# 2 questions on 1911's--NEW



## MIR (Feb 27, 2009)

I am new here and new to 1911's---

Well I currently have a Springfield MilSpec (given to me) I am VERY comfortable with it, and it shoots 3" groups out to 25 yards and thats with Winchester white box 230g. ammo which is what I practice with nearly all the time. I usually try for the "hand sized group" and can do that about 98% of the time out to that rangeand near 100% as you move it closer. I guess that is plenty good enough for self defense. I have about 5000 rounds through it, NOT ONE failure or jam--100% reliable so far. Its my home defense weapon -----but is it really worth upgrading to a higher end .45 like a SIG,HK or the like to get the SA/DA feature and 2 extra shots? 
How does the 1911 hold up to harsh enviroments compared to the newer 45 designs like (sand,dirt,mud,etc) not that I will be taking it to a place like that---just curious really. My guess would be probably good since the military adopted them for nearly 80 something years.


----------



## gmaske (Jan 7, 2008)

Well the military version was designed loose so that it would function under pretty harsh conditions. The more you tighten them up the more they are prone to start acting up. You already have what a good number of people believe is the best combat pistol ever made so why look at anything else? Now if you feel the NEED to expand your family a bit then check out some of the other stuff. If you study how the 1911 works you will begin to realise that the thing is a perfect marriage of function and art and the guy that designed the thing was a genius.


----------



## jwhisler (Oct 1, 2008)

I have a simple opinion on the subject... If it ain't broke..don't fix it.

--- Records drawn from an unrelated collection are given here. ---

This design comes from an exercise in tuning for small area, a short achievable clock period and few clock cycles on the open sky130 flow, not from production work. At most, simulation tests tie the RTL to the original design; equivalence was not proved. No activity file was given, so power comes from the tool's default toggle rates.

## job 1412
==> flow/design.v (excerpt) <==
module sccpu( clk, rst, instr, readdata, PC, MemWrite, aluout, writedata);
For scale: ~67000 µm² of cells after synthesis.
clock: 15.0 ns
lec_check: 0
cap_margin: 20
core_margin: 2
core_utilization: 55
cts_cluster_diameter: 70
cts_cluster_size: 20
slew_margin: 20
synth_hierarchical: 1
tns_end_percent: 0
standard.sh (not shown) runs the stock make flow with config.mk's settings and CLKGATE_MAP_FILE= SYNTH_SCRIPT=/design/flow/synth_recipe.tcl, a recipe that flattens the netlist after the stock synthesis.
==> flow/flow/run.sh <==
#!/bin/bash
# Own layout flow: the standard flow (standard.sh), with the standard
# synthesis run first and on its own. For the layout steps it changes only
# how timing is repaired:
#  - timing repair aims for a setup slack of MARGIN ns at the design's clock
#    period, so the layout is optimised for a shorter period than 15 ns;
#  - every port still gets a buffer, but a plain buffer rather than the delay
#    cell buffer_ports picks by default;
#  - gate sizing may use any cell of the same function, not only cells of the
#    same footprint.
set -euo pipefail
MARGIN=10.7
bash standard.sh synth > synth.log 2>&1
bash standard.sh SETUP_SLACK_MARGIN=$MARGIN MATCH_CELL_FOOTPRINT=0 \
   "BUFFER_PORTS_ARGS=-buffer_cell sky130_fd_sc_hd__buf_4" finish > layout.log 2>&1
Testbench counts of job 1412, summed over its fixed seeds: cycles 70,900.
Here is what was changed in the inputs of job 5693 compared with job 1412.
Settings: changing CTS_CLUSTER_DIAMETER from 70 to 80; changing CORE_UTILIZATION from 55 to 50; changing CTS_CLUSTER_SIZE from 20 to 24.
Results
Worst-path maximum fanout is lower on job 1412
From job 5693 to job 1412, post-synthesis average cell area did not move at all.
In the metrics for job 1412 and job 5693, the one carrying the higher final design area excluding fillers is job 1412.
From job 1412 to job 5693 the numbers moved as follows: die width +17 µm; clock-buffer cell count -about 24%; power share of the sequential group +1.4 points.
Pre-CTS setup slack on job 5693 is behind job 1412.
Iteration count of the initial detailed-routing pass (lower): job 5693
The critical path launch point comes out p_bp1 in one run and pc_r[12] in the other, namely in job 5693 and job 1412 respectively.
Cmp job 1412 and job 5693 / clock power share / lower: job 5693
Edits applied to the flow inputs when going from job 5693 to job 7996:
Settings: CORE_UTILIZATION now 55, was 50; TNS_END_PERCENT now 10, was 0.
--- outcome ---
Re count of non-CTS buffers in the layout: job 5693 and job 7996 aren't equal, and the lower value belongs to job 7996. Sort job 5693 and job 7996 by overall fraction of global-route tracks in use, descending, and job 7996 comes first. Per the comparison of job 7996 with job 5693, net switching power figure decreased about 2.8%; timing-limited maximum frequency increased by 1.6% relative to the old numbers; final design area excluding fillers decreased by 0.48% relative to the old numbers; clock power went down; core utilization of the finished layout up 5.3 points. Ratio of total power to cell area went down slightly going from job 5693 to job 7996. The maximum root-to-sink buffer count on job 7996 is in line with that on job 5693.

If you are happy with and it works for why go to something else


----------



## DevilsJohnson (Oct 21, 2007)

gmaske said:


> Well the military version was designed loose so that it would function under pretty harsh conditions. The more you tighten them up the more they are prone to start acting up. You already have what a good number of people believe is the best combat pistol ever made so why look at anything else? Now if you feel the NEED to expand your family a bit then check out some of the other stuff. If you study how the 1911 works you will begin to realise that the thing is a perfect marriage of function and art and the guy that designed the thing was a genius.


+1 I couldn't have said it any better.

I've had all kinds of pistols over the years and my first Mil Spec Springer is still my favorite. Yeah I've made a few improvements to it over the hears but it's always been rock solid. I have no idea how many rounds now but it's way up there.

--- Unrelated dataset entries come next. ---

Context: an optimization exercise on an open-source flow, tuned for small area and a short achievable clock period. The choices shown serve that exercise and are no tape-out recipe. In this exercise RTL edits were held to simulation tests only and were not proved equivalent to the original.

==> flow/design.v (excerpt) <==
module core(RESET, CLK, raw_instr_mi, core_mem_pc_mo, mem_lsu_data_mi,
    lsu_mem_req_mo, lsu_mem_we_mo, lsu_mem_mask_mo, lsu_mem_addr_mo,
    lsu_mem_data_mo, int_i, dcode_int_rst_o, int_csr_mcause_i, csr_int_mie_o);
Size in the first run: about 63000 µm² of cells after synthesis.
==> flow/config.mk <==
export PLATFORM = sky130hd
export DESIGN_NAME = core
export DESIGN_NICKNAME = core
export VERILOG_FILES = /design/flow/design.v
export SDC_FILE = /design/flow/constraint.sdc
export NUM_CORES = 4
export LEC_CHECK = 0
export CAP_MARGIN = 10
export CORE_MARGIN = 2
export CORE_UTILIZATION = 40
export PLACE_DENSITY = 0.6
export SETUP_SLACK_MARGIN = 4
export SLEW_MARGIN = 10
export SYNTH_HIERARCHICAL = 1
export TNS_END_PERCENT = 5
==> flow/constraint.sdc <==
create_clock -name core_clock -period 13.0 [get_ports {CLK}]
set_input_delay 2.6000 -clock core_clock [delete_from_list [all_inputs] [get_ports {CLK}]]
set_output_delay 2.6000 -clock core_clock [all_outputs]
set_load 0.01 [all_outputs]
standard.sh (not shown) runs the stock make flow with config.mk's settings and CLKGATE_MAP_FILE= SYNTH_SCRIPT=/design/flow/synth_recipe.tcl, a recipe that flattens the netlist after the stock synthesis.
==> flow/flow/run.sh <==
#!/bin/bash
# Layout flow: the standard ORFS layout (standard.sh, unchanged synthesis)
# with two placement/CTS options changed through ORFS's own variables:
#  - ports are buffered with sky130_fd_sc_hd__buf_2 instead of the default
#    delay-buffer cell that buffer_ports picks on this platform;
#  - clock tree synthesis runs without dummy loads, with clkbuf_16 buffers
#    driving clusters of up to 18 flip-flops.
# make's full output goes to flow_make.log in the work folder; ORFS writes each
# step's own log under orfs/logs/.
set -euo pipefail
export BUFFER_PORTS_ARGS="-buffer_cell sky130_fd_sc_hd__buf_2"
export CTS_ARGS="-sink_clustering_enable -repair_clock_nets -dont_use_dummy_load -buf_list sky130_fd_sc_hd__clkbuf_16 -sink_clustering_size 18 -sink_clustering_max_diameter 80"
bash standard.sh > flow_make.log 2>&1
Change:
--- a/flow/config.mk
+++ b/flow/config.mk
@@ -6,10 +6,11 @@
 export NUM_CORES = 4
 export LEC_CHECK = 0
-export CAP_MARGIN = 10
+export CAP_MARGIN = 20
 export CORE_MARGIN = 2
 export CORE_UTILIZATION = 40
+export CTS_BUF_LIST = sky130_fd_sc_hd__clkbuf_8
 export PLACE_DENSITY = 0.6
 export SETUP_SLACK_MARGIN = 4
-export SLEW_MARGIN = 10
+export SLEW_MARGIN = 20
 export SYNTH_HIERARCHICAL = 1
 export TNS_END_PERCENT = 5
Non-clock buffer count climbs by 5.
Die area is unchanged.
Design area climbs by 0.40%.
Routed wire length climbs by 0.90%.
Hold slack is about the same.

* * *

Setup of v6:
Another version of the RTL of core (not shown whole).
Size: ~5300 cells after synthesis, about 230 I/O pins, ~63000 um^2 of cells after synthesis.
## core
module core(RESET, CLK, raw_instr_mi, core_mem_pc_mo, mem_lsu_data_mi,
    lsu_mem_req_mo, lsu_mem_we_mo, lsu_mem_mask_mo, lsu_mem_addr_mo,
    lsu_mem_data_mo, int_i, dcode_int_rst_o, int_csr_mcause_i, csr_int_mie_o);
==> flow/config.mk <==
export PLATFORM = sky130hd
export DESIGN_NAME = core
export DESIGN_NICKNAME = core
export VERILOG_FILES = /design/flow/design.v
export SDC_FILE = /design/flow/constraint.sdc
export NUM_CORES = 4
export LEC_CHECK = 0
export CAP_MARGIN = 20
export CORE_MARGIN = 2
export CORE_UTILIZATION = 45
export PLACE_DENSITY = 0.65
export SETUP_SLACK_MARGIN = 4
export SLEW_MARGIN = 20
export SYNTH_HIERARCHICAL = 1
export TNS_END_PERCENT = 5
==> flow/constraint.sdc <==
create_clock -name core_clock -period 13.0 [get_ports {CLK}]
set_input_delay 2.6000 -clock core_clock [delete_from_list [all_inputs] [get_ports {CLK}]]
set_output_delay 2.6000 -clock core_clock [all_outputs]
set_load 0.01 [all_outputs]
Scripts as last shown in full above: flow/flow/run.sh
v6 | stages: all done | timing, DRC, antenna: all pass
What v7 does differently from v6 at the input level:
==> flow/run.sh (new file) <==
#!/bin/bash
# synth_recipe.tcl (not shown) runs the flow's synth.tcl, then flattens the netlist and writes it again
# the make line also repeats each setting of config.mk as NAME=value (left out here)
make -C /OpenROAD-flow-scripts/flow DESIGN_CONFIG=/design/flow/config.mk WORK_HOME=/design/flow/orfs CLKGATE_MAP_FILE= SYNTH_SCRIPT=/design/flow/synth_recipe.tcl finish
--- a/flow/config.mk
+++ b/flow/config.mk
@@ -9,4 +9,5 @@
 export CORE_MARGIN = 2
-export CORE_UTILIZATION = 45
-export PLACE_DENSITY = 0.65
+export CORE_UTILIZATION = 40
+export CTS_BUF_LIST = sky130_fd_sc_hd__clkbuf_8
+export PLACE_DENSITY = 0.6
 export SETUP_SLACK_MARGIN = 4
removed: flow/flow/run.sh
removed: flow/standard.sh
Comparing v7 and v6, met3 wire length is higher on v6.
v7: full flow OK, the timing, design-rule and antenna checks passed
Re sequential share of layout area: v7 and v6 aren't equal, and the higher value belongs to v6.
Taking v6 as the reference, in v7 worst setup slack after layout lower; wire length on met1 higher.
v6 → v7: number of clock buffers inserted by TritonCTS +112, total wire length climbed about 4%, non-clock buffer count in the final layout now sits higher, global-route track usage on met2 lost 3.5 points, maximum frequency from static timing analysis shows a reduction of about 0.4%.

* * *

Setup of north:
Starting RTL as in the previous note.
export LEC_CHECK = 0
export CAP_MARGIN = 20
export CORE_MARGIN = 2
export CORE_UTILIZATION = 40
export CTS_BUF_LIST = sky130_fd_sc_hd__clkbuf_8
export PLACE_DENSITY = 0.6
export SETUP_SLACK_MARGIN = 4
export SLEW_MARGIN = 20
export SYNTH_HIERARCHICAL = 1
export TNS_END_PERCENT = 5
create_clock -name core_clock -period 13.0 [get_ports {CLK}]
==> flow/flow/run.sh <==
#!/bin/bash
# Layout flow: the standard ORFS layout (standard.sh, unchanged synthesis)
# with two placement/CTS options changed through ORFS's own variables:
#  - ports are buffered with sky130_fd_sc_hd__buf_2 instead of the default
#    delay-buffer cell that buffer_ports picks on this platform;
#  - clock tree synthesis runs without dummy loads.
# make's full output goes to flow_make.log in the work folder; ORFS writes each
# step's own log under orfs/logs/.
set -euo pipefail
export BUFFER_PORTS_ARGS="-buffer_cell sky130_fd_sc_hd__buf_2"
export CTS_ARGS="-sink_clustering_enable -repair_clock_nets -dont_use_dummy_load -buf_list sky130_fd_sc_hd__clkbuf_8"
bash standard.sh > flow_make.log 2>&1
north went all the way through synthesis, placement and routing and the layout is clean on timing, DRC and antenna.
Edits applied to the flow inputs when going from north to south:
# north
export LEC_CHECK = 0
export CAP_MARGIN = 20
export CORE_MARGIN = 2
export CORE_UTILIZATION = 40
export CTS_BUF_LIST = sky130_fd_sc_hd__clkbuf_8
export PLACE_DENSITY = 0.6
export SETUP_SLACK_MARGIN = 4
export SLEW_MARGIN = 20
export SYNTH_HIERARCHICAL = 1
export TNS_END_PERCENT = 5
create_clock -name core_clock -period 13.0 [get_ports {CLK}]
# south
export LEC_CHECK = 0
export CAP_MARGIN = 20
export CORE_MARGIN = 2
export CORE_UTILIZATION = 50
export PLACE_DENSITY = 0.7
export SETUP_SLACK_MARGIN = 4
export SLEW_MARGIN = 20
export SYNTH_HIERARCHICAL = 1
export TNS_END_PERCENT = 5
create_clock -name core_clock -period 13.0 [get_ports {CLK}]
==> flow/flow/run.sh <==
#!/bin/bash
# Layout flow: the standard ORFS layout (standard.sh, unchanged synthesis)
# with two placement/CTS options changed through ORFS's own variables:
#  - ports are buffered with sky130_fd_sc_hd__buf_2 instead of the default
#    delay-buffer cell that buffer_ports picks on this platform;
#  - clock tree synthesis runs without dummy loads, with clkbuf_16 buffers
#    driving clusters of up to 18 flip-flops.
# make's full output goes to flow_make.log in the work folder; ORFS writes each
# step's own log under orfs/logs/.
set -euo pipefail
export BUFFER_PORTS_ARGS="-buffer_cell sky130_fd_sc_hd__buf_2"
export CTS_ARGS="-sink_clustering_enable -repair_clock_nets -dont_use_dummy_load -buf_list sky130_fd_sc_hd__clkbuf_16 -sink_clustering_size 18 -sink_clustering_max_diameter 80"
bash standard.sh > flow_make.log 2>&1
--- outcome ---
- Re wire length: south is about 2.5% down on north.
- Across both runs, clock-cell share of area was lower for south than for north.
- south gives less largest vdd supply drop than north did.
- Comparing north and south, slack of the worst reg-to-reg path is lower on south.
- Wire length of the first global-routing pass in south is about 3.3% lower than in north
- Relative to north, total non-filler cell area in the finished layout has gone down in south.

-- static timing again, ports no longer ideal --
The flow's constraints put no driver on any port. The routed layouts listed below were extracted and timed again, unchanged, in two steps. Step 1 assumes that a clkbuf_16 drives the clock port and a buf_2 every other input. Step 2 times the ports against the registers' clock, not the clock port: input delays grow and output delays shrink by t, the midpoint of the rising clock arrivals with the driver on. Three values: no drivers, after step 1, after step 2; two values: the first two.
run	shift t [ns]	setup WS [ns]	worst setup path after step 2
the first run of note 1	0.821	3.333 / 3.072 / 2.612	input to register
the second run of note 1	0.801	3.298 / 3.122 / 2.320	input to register
v6	0.775	3.154 / 2.862 / 2.529	input to register
v7	1.062	3.115 / 2.748 / 2.515	input to register
north	1.042	3.300 / 2.928 / 2.543	input to register
south	0.773	3.234 / 2.963 / 2.430	input to register
After both steps every run listed still meets setup and hold. For the second run of note 1, which loses most, drivers alone change the setup slack by -0.176 ns; drivers and shift together by -0.978 ns.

The Mil Spec is a little sloppier than the high end target models but it will get the job done. As to capacity. 9 rounds is plenty f ammo.And if you can put it where you need to it's not like you need more than a couple rounds.


----------



## BigSkiff (Mar 6, 2009)

gmaske said:


> Well the military version was designed loose so that it would function under pretty harsh conditions. The more you tighten them up the more they are prone to start acting up. You already have what a good number of people believe is the best combat pistol ever made so why look at anything else? Now if you feel the NEED to expand your family a bit then check out some of the other stuff. If you study how the 1911 works you will begin to realise that the thing is a perfect marriage of function and art and the guy that designed the thing was a genius.


+1 on that! The 1911 is my favorite pistol.


----------